学术文献库

The ideal band gap for a photovoltaic active layer for the solar spectrum is around 1.3 eV. However oxides with such values are rare. One of the most studied oxides to date as a photovoltaic active layer is the cuprous oxide Cu2O. Its band gap is around 2.1 eV and is therefore not ideal for the solar spectrum. Power Conversion Efficiency generally do not exceed 4%. In this paper we propose to study an emerging type of solar cell that is based on ferroelectricity. In this type of solar cell, a p-n junction is not necessarily required, unlike conventional solar cells. Interesting conversion efficiencies are beginning to be obtained with this type of cell, however the mechanisms are still not well understood and several material and engineering challenges must be addressed. The objective of this paper is to initiate an innovative photovoltaic technology based on novel inorganic with suitable bandgap widths and organic materials (biopolymer). These oxides are more stables. We synthesized ferroelectric materials that absorb a large part of the solar spectrum with reduced bandgap widths.
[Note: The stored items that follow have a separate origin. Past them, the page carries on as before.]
--- config.mk ---
export PLATFORM = sky130hd
export DESIGN_NAME = pdcd_ctrl
export DESIGN_NICKNAME = d
export VERILOG_FILES = /design/src/rtl/pass_dependency_cycle_detect_macros.svh /design/src/rtl/pdcd_pkg.sv /design/src/rtl/pdcd_ctrl.sv
export SDC_FILE = /design/constraint.sdc
export NUM_CORES = 1
export LEC_CHECK = 0
export BUFFER_PORTS_ARGS = -buffer_cell sky130_fd_sc_hd__buf_2
export CORE_AREA = 2 2 39 41
export CTS_CLUSTER_SIZE = 10
export DETAILED_ROUTE_END_ITERATION = 10
export DIE_AREA = 0 0 41 43
export GPL_ROUTABILITY_DRIVEN = 0
export PLACE_DENSITY = 0.48
export SLEW_MARGIN = 20
export SYNTH_ARGS = -nofsm -noshare
export SYNTH_HDL_FRONTEND = slang
export SYNTH_SLANG_ARGS = --single-unit
--- constraint.sdc ---
create_clock -name clk -period 1.5 [get_ports clk]
set_input_delay 0.15 -clock clk [delete_from_list [all_inputs] [get_ports clk]]
set_output_delay 0.15 -clock clk [all_outputs]
set_load 0.01 [all_outputs]
--- src/rtl/pass_dependency_cycle_detect_macros.svh ---
// Assertion macros for the pass dependency cycle detector.
// No dependencies.
`ifndef PASS_DEPENDENCY_CYCLE_DETECT_MACROS_SVH
`define PASS_DEPENDENCY_CYCLE_DETECT_MACROS_SVH
// Implication check on a clock with async reset.
`define PDCD_ASSERT_IMP(label, clk, rst_n, ante, cons) \
	label: assert property (@(posedge clk) disable iff (!rst_n) (ante) |-> (cons)) \
		else $error("assertion failed");
// Next-cycle implication check.
`define PDCD_ASSERT_NEXT(label, clk, rst_n, ante, cons) \
	label: assert property (@(posedge clk) disable iff (!rst_n) (ante) |=> (cons)) \
		else $error("assertion failed");
`endif

--- src/rtl/pdcd_pkg.sv ---
// Package of the pass dependency cycle detector: FSM state, commands, status.
// No dependencies.
package pdcd_pkg;
	localparam int unsigned PassIdxW = 5;
	localparam int unsigned ResIdW = 6;
	localparam int unsigned RoleW = 2;

	localparam logic [RoleW-1:0] RoleWrite = 2'd0;
	localparam logic [RoleW-1:0] RoleRead = 2'd1;
	localparam logic [RoleW-1:0] RoleCopySrc = 2'd2;
	localparam logic [RoleW-1:0] RoleCopyDst = 2'd3;

	typedef enum logic [2:0] {
		ST_LOAD,
		ST_PRED,
		ST_ROUND,
		ST_FIND,
		ST_OUT,
		ST_CLEAR
	} state_t;

	// Controller to datapath commands.
	typedef struct packed {
		logic load;       // store the accepted reference
		logic pred_start; // reset pass counter and removal set
		logic pred_step;  // build predecessors of one pass
		logic round_step; // examine one pass for removal
		logic round_start;// start a new removal round
		logic find_step;  // scan one pass for the lowest survivor
		logic find_start;
		logic clear_step; // clear one pass row
		logic clear_start;
	} cmd_t;

	// Datapath to controller status.
	typedef struct packed {
		logic cnt_last; // counter sits on the last pass
		logic changed;  // the round removed at least one pass
	} sts_t;
endpackage

--- src/rtl/pdcd_ctrl.sv ---
// Controller of the pass dependency cycle detector.
// Depends on pdcd_pkg.
module pdcd_ctrl (
	input logic clk,
	input logic arst_n,
	input logic in_valid,
	input logic in_last,
	output logic in_ready,
	output logic out_valid,
	input logic out_ready,
	input pdcd_pkg::sts_t sts,
	output pdcd_pkg::cmd_t cmd
);
	import pdcd_pkg::*;

	state_t state_q, state_d;

	always_ff @(posedge clk or negedge arst_n) begin
		if (!arst_n) state_q <= ST_LOAD;
		else state_q <= state_d;
	end

	// Next state and commands
	always_comb begin
		state_d = state_q;
		cmd = '0;
		in_ready = 1'b0;
		out_valid = 1'b0;
		unique case (state_q)
			ST_LOAD: begin
				in_ready = 1'b1;
				if (in_valid) begin
					cmd.load = 1'b1;
					if (in_last) begin
						cmd.pred_start = 1'b1;
						state_d = ST_PRED;
					end
				end
			end
			ST_PRED: begin
				cmd.pred_step = 1'b1;
				if (sts.cnt_last) begin
					cmd.round_start = 1'b1;
					state_d = ST_ROUND;
				end
			end
			ST_ROUND: begin
				cmd.round_step = 1'b1;
				if (sts.cnt_last) begin
					if (sts.changed) cmd.round_start = 1'b1;
					else begin
						cmd.find_start = 1'b1;
						state_d = ST_FIND;
					end
				end
			end
			ST_FIND: begin
				cmd.find_step = 1'b1;
				if (sts.cnt_last) state_d = ST_OUT;
			end
			ST_OUT: begin
				out_valid = 1'b1;
				if (out_ready) begin
					cmd.clear_start = 1'b1;
					state_d = ST_CLEAR;
				end
			end
			ST_CLEAR: begin
				cmd.clear_step = 1'b1;
				if (sts.cnt_last) state_d = ST_LOAD;
			end
			default: state_d = ST_LOAD;
		endcase
	end
endmodule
PZN-4.5PT nanoparticles were dispersed in a biopolymer matrix. Hybrid thin films with these inorganic nanoparticles embedded in a biopolymer have been successfully fabricated by spin coating on ITO substrate. Structural, morphological and electrical properties were investigated. The best Power Conversion Efficiencies measure under a light LED illumination of 3550 lux are respectively 21.83 % and 31.62 % for 15 and 30 min light exposition with an open-circuit voltage of 5.17 and 5.86 V.